Kémi séba : l’effondrement d’un mythe panafricain ?
Un militant en proie à l’abandon de ses soutiens
Incarcéré en Afrique du Sud et menacé d’extradition vers le Bénin, Kémi Séba traverse la pire des tempêtes. Ses partisans dénoncent une machination, mais l’absence criante de réactions de ses anciens alliés interroge. Entre enregistrements accablants et insultes ciblées, le militantisme identitaire africain semble vivre un tournant brutal.
Un mutisme révélateur
Lorsqu’un figure de la sphère panafricaine est mise en cause, les réactions fusent habituellement : communiqués indignés, lives sur les réseaux sociaux, mobilisations en ligne. Pourtant, depuis l’arrestation de Séba à Pretoria au printemps 2026, ses compagnons de route affichent un silence éloquent. Nathalie Yamb, figure médiatique surnommée la « Dame de Sotchi », et Franklin Nyamsi, intellectuel engagé, ont choisi de se taire. Ce revirement ne doit rien au hasard : dans ce milieu, l’unité affichée cède souvent la place à la survie politique.

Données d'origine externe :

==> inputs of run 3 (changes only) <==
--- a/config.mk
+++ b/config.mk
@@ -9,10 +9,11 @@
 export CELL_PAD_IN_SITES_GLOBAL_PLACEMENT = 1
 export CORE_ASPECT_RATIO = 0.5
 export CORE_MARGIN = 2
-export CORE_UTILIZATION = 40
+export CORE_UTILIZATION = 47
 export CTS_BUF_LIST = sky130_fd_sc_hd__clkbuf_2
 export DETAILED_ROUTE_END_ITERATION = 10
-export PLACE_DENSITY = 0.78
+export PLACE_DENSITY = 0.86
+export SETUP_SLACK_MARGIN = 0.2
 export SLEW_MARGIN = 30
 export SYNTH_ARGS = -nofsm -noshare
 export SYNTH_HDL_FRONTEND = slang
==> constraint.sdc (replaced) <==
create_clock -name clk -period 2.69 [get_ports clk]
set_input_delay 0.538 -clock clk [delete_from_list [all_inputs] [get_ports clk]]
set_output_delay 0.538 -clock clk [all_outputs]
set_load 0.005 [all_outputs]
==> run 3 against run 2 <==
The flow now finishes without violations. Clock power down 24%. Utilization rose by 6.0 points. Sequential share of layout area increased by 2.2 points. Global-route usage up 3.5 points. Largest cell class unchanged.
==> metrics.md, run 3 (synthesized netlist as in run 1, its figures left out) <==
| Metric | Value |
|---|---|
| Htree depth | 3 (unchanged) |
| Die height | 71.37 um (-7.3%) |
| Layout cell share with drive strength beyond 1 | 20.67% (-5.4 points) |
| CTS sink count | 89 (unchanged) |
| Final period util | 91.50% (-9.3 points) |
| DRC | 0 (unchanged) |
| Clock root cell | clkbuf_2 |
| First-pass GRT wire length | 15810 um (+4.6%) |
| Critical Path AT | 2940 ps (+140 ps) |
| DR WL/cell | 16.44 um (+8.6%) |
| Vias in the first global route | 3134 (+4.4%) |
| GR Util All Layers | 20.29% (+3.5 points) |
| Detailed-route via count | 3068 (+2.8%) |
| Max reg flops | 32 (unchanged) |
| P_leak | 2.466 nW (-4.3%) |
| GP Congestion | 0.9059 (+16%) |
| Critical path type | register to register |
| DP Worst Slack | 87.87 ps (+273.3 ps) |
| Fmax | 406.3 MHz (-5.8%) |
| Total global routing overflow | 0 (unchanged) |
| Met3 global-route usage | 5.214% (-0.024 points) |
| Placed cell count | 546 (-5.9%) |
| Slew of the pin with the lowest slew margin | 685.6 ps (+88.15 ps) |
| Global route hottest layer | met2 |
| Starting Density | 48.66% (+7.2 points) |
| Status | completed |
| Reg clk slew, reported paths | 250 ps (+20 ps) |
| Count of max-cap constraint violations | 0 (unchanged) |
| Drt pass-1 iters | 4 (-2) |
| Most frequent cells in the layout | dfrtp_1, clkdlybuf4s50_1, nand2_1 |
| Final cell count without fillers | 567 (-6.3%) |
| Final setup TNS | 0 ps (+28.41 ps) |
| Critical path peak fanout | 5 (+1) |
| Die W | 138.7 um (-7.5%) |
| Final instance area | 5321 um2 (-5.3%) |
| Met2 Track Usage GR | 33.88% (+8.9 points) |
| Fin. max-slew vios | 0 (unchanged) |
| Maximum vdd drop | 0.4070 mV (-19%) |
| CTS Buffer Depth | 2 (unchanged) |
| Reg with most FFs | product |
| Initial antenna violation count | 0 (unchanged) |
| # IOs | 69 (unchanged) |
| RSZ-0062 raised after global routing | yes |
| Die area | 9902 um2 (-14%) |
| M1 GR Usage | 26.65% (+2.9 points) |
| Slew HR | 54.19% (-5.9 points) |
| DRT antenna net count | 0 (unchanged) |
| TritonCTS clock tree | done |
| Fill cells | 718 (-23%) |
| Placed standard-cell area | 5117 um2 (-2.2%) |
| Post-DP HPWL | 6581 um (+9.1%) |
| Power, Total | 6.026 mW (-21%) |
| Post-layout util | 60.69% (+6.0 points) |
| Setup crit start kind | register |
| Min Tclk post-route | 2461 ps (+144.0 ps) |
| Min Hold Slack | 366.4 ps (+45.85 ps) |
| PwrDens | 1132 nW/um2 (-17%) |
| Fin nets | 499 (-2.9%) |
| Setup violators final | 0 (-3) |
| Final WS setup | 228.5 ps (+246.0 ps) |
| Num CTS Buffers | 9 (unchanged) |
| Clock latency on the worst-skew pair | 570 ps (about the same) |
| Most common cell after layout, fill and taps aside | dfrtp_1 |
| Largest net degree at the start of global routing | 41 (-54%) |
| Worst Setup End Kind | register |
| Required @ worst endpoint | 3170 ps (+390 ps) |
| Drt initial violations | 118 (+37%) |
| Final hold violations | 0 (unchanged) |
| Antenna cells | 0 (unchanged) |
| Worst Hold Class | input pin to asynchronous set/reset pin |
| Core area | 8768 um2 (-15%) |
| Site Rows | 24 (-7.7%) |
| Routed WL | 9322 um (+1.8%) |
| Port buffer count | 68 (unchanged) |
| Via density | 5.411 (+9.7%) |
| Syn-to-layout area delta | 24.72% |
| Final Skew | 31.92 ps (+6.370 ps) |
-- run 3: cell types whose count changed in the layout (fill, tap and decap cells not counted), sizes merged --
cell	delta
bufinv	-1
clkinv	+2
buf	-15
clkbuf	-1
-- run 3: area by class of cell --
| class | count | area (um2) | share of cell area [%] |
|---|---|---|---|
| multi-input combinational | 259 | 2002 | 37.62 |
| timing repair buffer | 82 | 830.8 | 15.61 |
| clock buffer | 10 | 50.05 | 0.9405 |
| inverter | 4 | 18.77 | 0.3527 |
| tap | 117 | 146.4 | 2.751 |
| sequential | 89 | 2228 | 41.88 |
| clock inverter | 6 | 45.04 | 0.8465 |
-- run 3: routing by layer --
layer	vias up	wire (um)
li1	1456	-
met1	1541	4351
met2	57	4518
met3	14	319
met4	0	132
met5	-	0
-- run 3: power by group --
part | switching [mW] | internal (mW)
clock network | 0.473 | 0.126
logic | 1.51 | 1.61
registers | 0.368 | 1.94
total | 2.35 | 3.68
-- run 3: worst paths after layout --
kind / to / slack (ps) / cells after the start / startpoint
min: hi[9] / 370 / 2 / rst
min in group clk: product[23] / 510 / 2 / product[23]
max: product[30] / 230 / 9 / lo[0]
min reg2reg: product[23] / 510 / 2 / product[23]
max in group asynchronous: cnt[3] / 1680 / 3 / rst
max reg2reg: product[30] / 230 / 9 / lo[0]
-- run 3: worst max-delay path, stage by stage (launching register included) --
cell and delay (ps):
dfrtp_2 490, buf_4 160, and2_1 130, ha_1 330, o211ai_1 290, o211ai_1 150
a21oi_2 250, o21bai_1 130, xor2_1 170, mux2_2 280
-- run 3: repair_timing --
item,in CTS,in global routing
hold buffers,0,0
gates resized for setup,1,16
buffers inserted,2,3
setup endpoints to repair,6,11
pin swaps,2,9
File: config.mk
export PLATFORM = sky130hd
export DESIGN_NAME = sram_arbiter
export DESIGN_NICKNAME = d
export VERILOG_FILES = /design/src/rtl/sram_arbiter.sv
export SDC_FILE = /design/constraint.sdc
export NUM_CORES = 1
export LEC_CHECK = 0
export ABC_CLOCK_PERIOD_IN_PS = 1500
export CAP_MARGIN = 15
export CORE_MARGIN = 2
export CORE_UTILIZATION = 41
export DETAILED_ROUTE_END_ITERATION = 8
export PLACE_DENSITY_LB_ADDON = 0.12
export SLEW_MARGIN = 20
export SYNTH_ARGS = -nofsm -noshare
export SYNTH_HDL_FRONTEND = slang
export SYNTH_SLANG_ARGS = --single-unit
File: constraint.sdc
create_clock -name clk -period 1.5 [get_ports clk]
set_input_delay 0.375 -clock clk [delete_from_list [all_inputs] [get_ports clk]]
set_output_delay 0.375 -clock clk [all_outputs]
set_load 0.01 [all_outputs]
<file path="src/rtl/demux_dataflow_buffered.sv">
// Receive-side 1:2 demultiplexer: steers shared stream C into lane A or B by S,
// each lane buffered by its own show-ahead FIFO with a valid/ready handshake.

module demux_dataflow_buffered_lane #(
    parameter int unsigned WIDTH = 2,
    parameter int unsigned DEPTH = 2
) (
    input  logic                     clk,
    input  logic                     rst_n,
    input  logic                     wr_en,
    input  logic [WIDTH-1:0]         wr_data,
    input  logic                     rd_ready,
    output logic                     full,
    output logic                     valid,
    output logic [WIDTH-1:0]         head,
    output logic [$clog2(DEPTH):0]   count
);
    localparam int unsigned PW = $clog2(DEPTH);
    localparam int unsigned CW = PW + 1;

    logic [WIDTH-1:0] mem [DEPTH];
    logic [PW-1:0]    wr_ptr;
    logic [PW-1:0]    rd_ptr;
    logic [CW-1:0]    count_q;
    logic             rd_en;

    // Fullness comes from the occupancy count, so pointer equality is never ambiguous.
    assign full  = (count_q == CW'(DEPTH));
    assign valid = (count_q != '0);
    assign rd_en = valid & rd_ready;
    assign head  = valid ? mem[rd_ptr] : '0;
    assign count = count_q;

    always_ff @(posedge clk or negedge rst_n) begin
        if (!rst_n) begin
            wr_ptr  <= '0;
            rd_ptr  <= '0;
            count_q <= '0;
        end else begin
            if (wr_en) begin
                wr_ptr <= wr_ptr + PW'(1);
            end
            if (rd_en) begin
                rd_ptr <= rd_ptr + PW'(1);
            end
            case ({wr_en, rd_en})
                2'b10:   count_q <= count_q + CW'(1);
                2'b01:   count_q <= count_q - CW'(1);
                default: count_q <= count_q;
            endcase
        end
    end

    // Storage needs no reset: the head is masked whenever the lane is empty.
    always_ff @(posedge clk) begin
        if (wr_en) begin
            mem[wr_ptr] <= wr_data;
        end
    end
endmodule

module demux_dataflow_buffered #(
    parameter int unsigned WIDTH = 2,
    parameter int unsigned DEPTH = 2
) (
    input  logic                     clk,
    input  logic                     rst_n,
    input  logic [WIDTH-1:0]         C,
    input  logic                     S,
    input  logic                     in_valid,
    output logic                     in_ready,
    output logic [WIDTH-1:0]         A,
    output logic                     a_valid,
    input  logic                     a_ready,
    output logic [WIDTH-1:0]         B,
    output logic                     b_valid,
    input  logic                     b_ready,
    output logic [$clog2(DEPTH):0]   a_count,
    output logic [$clog2(DEPTH):0]   b_count
);
    logic a_full;
    logic b_full;
    logic a_wr;
    logic b_wr;

    // Ready reflects only the selected lane's fullness, independent of in_valid and consumers.
    assign in_ready = S ? ~b_full : ~a_full;
    assign a_wr     = in_valid & ~S & ~a_full;
    assign b_wr     = in_valid &  S & ~b_full;

    demux_dataflow_buffered_lane #(
        .WIDTH (WIDTH),
        .DEPTH (DEPTH)
    ) u_lane_a (
        .clk      (clk),
        .rst_n    (rst_n),
        .wr_en    (a_wr),
        .wr_data  (C),
        .rd_ready (a_ready),
        .full     (a_full),
        .valid    (a_valid),
        .head     (A),
        .count    (a_count)
    );

    demux_dataflow_buffered_lane #(
        .WIDTH (WIDTH),
        .DEPTH (DEPTH)
    ) u_lane_b (
        .clk      (clk),
        .rst_n    (rst_n),
        .wr_en    (b_wr),
        .wr_data  (C),
        .rd_ready (b_ready),
        .full     (b_full),
        .valid    (b_valid),
        .head     (B),
        .count    (b_count)
    );
endmodule

</file>
<file path="config.mk">
export PLATFORM = sky130hd
export DESIGN_NAME = demux_dataflow_buffered
export DESIGN_NICKNAME = d
export VERILOG_FILES = /design/src/rtl/demux_dataflow_buffered.sv
export SDC_FILE = /design/constraint.sdc
export NUM_CORES = 1
export LEC_CHECK = 0
export ABC_AREA = 1
export CAP_MARGIN = 20
export CORE_MARGIN = 3
export CORE_UTILIZATION = 40
export CTS_BUF_LIST = sky130_fd_sc_hd__clkbuf_4 sky130_fd_sc_hd__clkbuf_8
export CTS_CLUSTER_DIAMETER = 100
export DETAILED_ROUTE_END_ITERATION = 6
export GPL_TIMING_DRIVEN = 0
export PLACE_DENSITY = 0.67
export SKIP_LAST_GASP = 1
export SYNTH_ARGS = -nofsm -noshare
export SYNTH_HDL_FRONTEND = slang
export SYNTH_SLANG_ARGS = --single-unit
</file>
<file path="constraint.sdc">
create_clock -name clk -period 1.85 [get_ports clk]
set_input_delay 0.37 -clock clk [delete_from_list [all_inputs] [get_ports clk]]
set_output_delay 0.37 -clock clk [all_outputs]
set_load 0.02 [all_outputs]
</file>
### After elaboration in Yosys (flattened, before gate mapping)

Memory sizes are Yosys's and may differ from the RTL's.
Cells that the tools add are included.

| storage, ports and cells | value |
|---|---|
| input port bits | 8 |
| bits in writable memories | 8 |
| logic and storage cells | 44 |
| flip-flop bits (word level) | 8 |
| output and inout bits | 11 |
| memories | 2 |

Memories:

| memory | depth | width | read ports | clocked after Yosys merged registers in | write ports | line | source |
|---|---|---|---|---|---|---|---|
| u_lane_a.mem | 2 | 2 | 1 | 0 | 1 | 21 | `logic [WIDTH-1:0] mem [DEPTH];` |
| u_lane_b.mem | 2 | 2 | 1 | 0 | 1 | 21 |  |

| operators by class | value |
|---|---|
| mux-type cells | 9 |
| eq/ne operators | 6 |
| add/sub/neg operators | 8 |
| bitwise gates (word level) | 9 |
| reductions and logical operators | 4 |

Operators with widths:

| cell | count |
|---|---|
| $eq 2x2->1 const B | 4 |
| $pmux 2 s2 | 2 |
| $reduce_bool 2->1 | 4 |
| $and 1x1->1 | 6 |
| $mux 1 | 5 |
| $add 1x1->1 const B | 4 |
| $add 2x1->2 const B | 2 |
| $eq 2x1->1 const B | 2 |
| $mux 2 | 2 |
| $sub 2x1->2 const B | 2 |
| $not 1->1 | 3 |

### Depth between registers and ports, before layout

| logic depth | value |
|---|---|
| word-level depth | 5 |
| mapped depth | 9 |
| gate-level depth less buffers | 9 |

### By module

A second synthesis with hierarchy kept.

| unflattened totals | value |
|---|---|
| cell total of the unflattened synthesis | 90 |
| area, all modules | 790.8 sq um |

Modules (own cells, without submodules):

| module | instances | area an instance (sq um) | cells each | seq. area each (sq um) |
|---|---|---|---|---|
| demux_dataflow_buffered_lane at u_lane_b | 1 | 381.6 | 40 | 220.2 |
| demux_dataflow_buffered_lane at u_lane_a | 1 | 371.6 | 40 | 220.2 |
| demux_dataflow_buffered | 1 | 37.5 | 10 | 0.0 |

### Worst setup path after synthesis

OpenSTA, ideal clock, no wires.

| path | value |
|---|---|
| path kind | reg-to-reg |
| start point | register u_lane_a.count_q[0] (netlist: u_lane_a.count[0]) |
| end point | register u_lane_a.count_q[1] (netlist: u_lane_a.count[1]) |
| stages on the path, launching flop included | 9 |
| data required time | 1.732 ns |
| data arrival time | 1.281 ns |
| period minus slack after synthesis | 1.398 ns |
| buffers on the path | 0 |
| setup slack | 0.452 ns |
| setup time | 0.118 ns |
| cell sequence | dfrtp_1 > inv_2 > nand2_2 > nand3_2 > ha_1 > inv_1 > nand3_1 > nand2_1 > nand2_1 |

| on the way | value |
|---|---|
| word-level cells in the longest chain between the ends | 5 |
| elaborated cells between the ends (all ways) | 11 |
| classes of those cells | add/sub: 2; eq/ne: 3; mux: 1; bitwise: 3; reduce/logical: 2 |

RTL lines:

| item | line | source |
|---|---|---|
| start: declaration | 24 | `logic [CW-1:0] count_q;` |
| start signal: assignment | 47 | `2'b10: count_q <= count_q + CW'(1);` |
| start signal: assignment | 48 | `2'b01: count_q <= count_q - CW'(1);` |
| start signal: assignment | 49 | `default: count_q <= count_q;` |
| $eq 2x2->1 | 28 | `assign full = (count_q == CW'(DEPTH));` |
| $not 1->1 | 88 | `assign a_wr = in_valid & ~S & ~a_full;` |
| $and 1x1->1 | 88 |  |
| $eq 2x1->1 or $eq 2x2->1 (tied branches) | 46 | `case ({wr_en, rd_en})` |
| $pmux 2 s2 or $reduce_bool 2->1 (tied branches) | n/a |  |

Parallel ways exist; a longest one is shown, timed or not.
A chain may end at the register's enable or synchronous reset.

### Worst setup path after layout

| path | value |
|---|---|
| start point | register u_lane_b.count_q[1] (netlist: u_lane_b.count[1]) |
| end point | output b_count[1] |

RTL lines:

| item | line | source |
|---|---|---|
| start: declaration | 24 |  |
| start signal: assignment | 47 |  |
| start signal: assignment | 48 |  |
| start signal: assignment | 49 |  |
| end: declaration | 79 | `output logic [$clog2(DEPTH):0] b_count` |

No word-level cell between the ends.

==> flow_metrics.env <==
export IMPL_status="completed"
export IMPL_netlist_instances=88
export IMPL_pre_cts_ws_ns=-0.198
export IMPL_place_area_um2=997
export IMPL_io_buffers=18
export IMPL_multi_input_area_um2=284
export IMPL_fin_nets=121
export IMPL_yosysSeqAreaShare_pct=56.1
export IMPL_hpwl_um=1100
export IMPL_die_y_um=50.3
export IMPL_root_buffer="clkbuf_4"
export IMPL_cts_buffers=3
export IMPL_start_util_pct=44.1
export IMPL_h_tree_depth=1
export IMPL_cp_top_family="buffers and inverters"
export IMPL_mostFrequentLayoutCells="nand2_1 (27), inv_1 (17), clkdlybuf4s50_1 (9)"
export IMPL_vias=587
export IMPL_wl_per_cell_um=10.5
export IMPL_startpoint_type="flop"
export IMPL_worstMarginPinSlew_ns=0.415
export IMPL_reg2reg_depth=8
export IMPL_grt_max_degree=10
export IMPL_grt_usage_pct=12.5
export IMPL_overflow=0
export IMPL_post_route_worst_setup_slack_ns=0.0635
export IMPL_fillers=155
export IMPL_crit_chain="clkdlybuf4s50_1"
export IMPL_relSlewSlack_pct=72.3
export IMPL_grt_pass1_vias=576
export IMPL_syn_avg_cell_area_um2=8.93
export IMPL_setup_violations_final=0
export IMPL_hp_class="in2async"
export IMPL_dieArea_um2=2530
export IMPL_gp_congestion=0.749
export IMPL_clk_latency_ns=0.28
export IMPL_critPathMaxFanout=5
export IMPL_fin_util_pct=57.8
export IMPL_endpoint_kind="primary output"
export IMPL_yosysTopAreaCell="edfxtp_1"
export IMPL_diodes=0
export IMPL_clkTransAtPathRegs_ns=0.09
export IMPL_drc=0
export IMPL_maxSlewViolCount=0
export IMPL_synth_cell_types=15
export IMPL_num_rows=15
export IMPL_crit_path_max_incr_delay_ns=0.66
export IMPL_drive_gt1_share_pct=12.7
export IMPL_drt_pass1_iter_count=4
export IMPL_cts_tree="done"
export IMPL_ant_nets=0
export IMPL_critPathBufInv=1
export IMPL_vias_per_cell=4.35
export IMPL_drt_iter0_markers=9
export IMPL_ys_ff_latch=16
export IMPL_crit_type="reg2out"
export IMPL_antenna_found_initial=0
export IMPL_yosys_warnings=0
export IMPL_leakagePower_nw=0.514
export IMPL_finalCritPeriodShare_pct=96.6
export IMPL_crit_cells=1
export IMPL_slowest_stage="clkdlybuf4s50_1"
export IMPL_peakVddDrop_mv=0.786
export IMPL_min_period_ns=1.79
export IMPL_grt_pass1_wl_um=2380
export IMPL_cts_sinks=16
export IMPL_die_x_um=50.3
export IMPL_crit_arrival_ns=1.42
export IMPL_synth_top_area_share_pct=30.6
export IMPL_cp_required_ns=1.48
export IMPL_core_area_um2=1780
export IMPL_hold_viol=0
export IMPL_postRouteWirelength_um=1420
export IMPL_max_freq_mhz=560
export IMPL_synthToLayoutAreaGrowth_pct=31.2
export IMPL_io_pins=19
export IMPL_max_cap_viol_count=0
export IMPL_powerDensity_nw_per_um2=1570
export IMPL_max_clock_path_buffers=2
export IMPL_seqCellArea_um2=442
export IMPL_syn_cell_area_um2=786
export IMPL_rsz0062_at_grt="false"
export IMPL_final_common_cell="nand2_1"
export IMPL_yosys_top_cells_area="edfxtp_1 (31%), dfrtp_1 (25%), nand2_1 (13%)"
export IMPL_final_area_um2=1030
export IMPL_post_cts_buffers=0
export IMPL_skew_ns=0.00151
export IMPL_synth_nets=98
[cells in the mapped netlist]
library cell	n
xnor2_1	2
nand3_1	2
dfrtp_1	8
nand2_2	2
inv_1	17
nand3_2	2
edfxtp_1	8
a21oi_1	4
nand2_1	27
nand4_1	4
ha_1	2
nor2_1	2
o21ai_0	2
inv_2	2
nor2_2	4
[final timing paths]
kind | startpoint | to | slack, ns
worst max-delay path | u_lane_b.count[1] | b_count[1] | 0.06
worst min-delay path | rst_n | u_lane_a.rd_ptr | 0.38
worst max register to register | u_lane_a.count[0] | u_lane_a.count[1] | 0.43
worst min register to register | u_lane_b.wr_ptr | u_lane_b.wr_ptr | 0.48
max in group asynchronous | rst_n | u_lane_a.count[1] | 1.16
min in group clk | S | u_lane_b.wr_ptr | 0.47
[stage by stage]
stage	setup TNS (ns)	power, mW	hold slack [ns]	instances
after floorplan	0	1.13	0.0744	88
after global placement	-0.203	1.46	0.456	131
after detailed placement	-0.198	1.48	0.465	131
after CTS	0	1.64	0.395	135
after global routing	0	1.76	0.391	135
final	0	1.62	0.380	135
[area by class of cell]
type | count | share of cell area, %
sequential | 16 | 42.8
multi-input combinational | 53 | 27.5
timing repair buffer | 18 | 17.1
inverter | 19 | 6.92
tap | 25 | 3.03
clock buffer | 3 | 2.18
clock inverter | 1 | 0.364
[metal layers]
layer	vias up	wire [µm]	global-route usage [%]
met5	-	0	0
met4	0	6	5.38
li1	320	-	-
met2	8	644	18.7
met3	2	54	3.26
met1	257	717	17.0
[flip-flops by register name, summed over array words and instances, names as in the netlist]
signal and count:
u_lane_b.count 2, u_lane_a.rd_ptr 1, u_lane_b.rd_ptr 1, u_lane_b.wr_ptr 1, u_lane_a.count 2, u_lane_a.mem 4
u_lane_a.wr_ptr 1, u_lane_b.mem 4
[cell families (layout without fill, tap and decap cells)]
kind of cell	Yosys count	after routing	synth area share (%)
XOR/XNOR	2	2	2.23
flip-flops	16	16	56.1
AND/OR/NAND/NOR	43	43	25.6
AO/OA/AOI/OAI	6	6	3.82
buffers and inverters	19	41	9.08
adder cells (fa/ha/maj)	2	2	3.18
[power breakdown]
part | switching [mW] | internal [mW]
registers | 0.123 | 0.492
clock network | 0.109 | 0.0781
logic | 0.477 | 0.338
total | 0.710 | 0.908
[timing repair]
item                                    4_1_cts  5_1_grt
gates cloned                                  0        0
endpoints found under the setup margin        7        3
resized for setup                             9        3
hold buffers                                  0        0
Power figures use the tool's default switching activity.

Des propos qui ont tout détruit
Le déclic ? La diffusion d’enregistrements audio explosifs, mettant en lumière des échanges pour le moins crus. Kémi Séba y livre une diatribe sans précédent contre ses proches, avec des termes d’une violence inouïe. Parmi les cibles, Nathalie Yamb : le militant la qualifie de « pute de palais », l’accusant de pactiser avec les régimes du Sahel pour son propre intérêt. Des propos sexistes et dégradants qui ont achevé de fissurer une alliance déjà fragilisée.
L’heure des calculs politiques
Pour Yamb et Nyamsi, la donne a changé. Afficher leur soutien à Séba reviendrait à s’associer à un homme qui les insulte publiquement et qui porte un mandat d’arrêt international. Une équation trop risquée. « Dans ce milieu, dès que les ego s’entrechoquent, c’est le sauve-qui-peut », résume un observateur des dynamiques africaines. Kémi Séba, devenu persona non grata, voit ses relais s’effacer un à un.
Une bataille juridique sans alliés
Privé du soutien de ses pairs, le leader panafricaniste ne compte plus que sur son équipe d’avocats. Sa demande d’asile en Afrique du Sud apparaît comme une ultime tentative pour éviter l’extradition vers le Bénin. Une issue incertaine, mais qui ne résoudra pas la fracture ouverte au sein du mouvement.
Le 29 avril pourrait marquer un tournant dans cette affaire. Pourtant, même en cas de victoire judiciaire, le mal est fait : les mots de Séba ont révélé une réalité bien moins glorieuse que les grands discours de fraternité. Derrière les apparences d’une lutte unie se cache une compétition féroce où les alliances se brisent sous le poids des ambitions personnelles.
L’héritage brisé d’un militant
En traitant ses alliés de « mercenaires » et de « putes de palais », Kémi Séba a précipité sa propre chute. Le panafricanisme, mouvement né de l’espoir d’une solidarité continentale, se retrouve aujourd’hui éclaboussé par des querelles de pouvoir et des insultes. Les masques sont tombés : l’unité affichée n’était qu’une illusion, et les idéaux, des mots creux.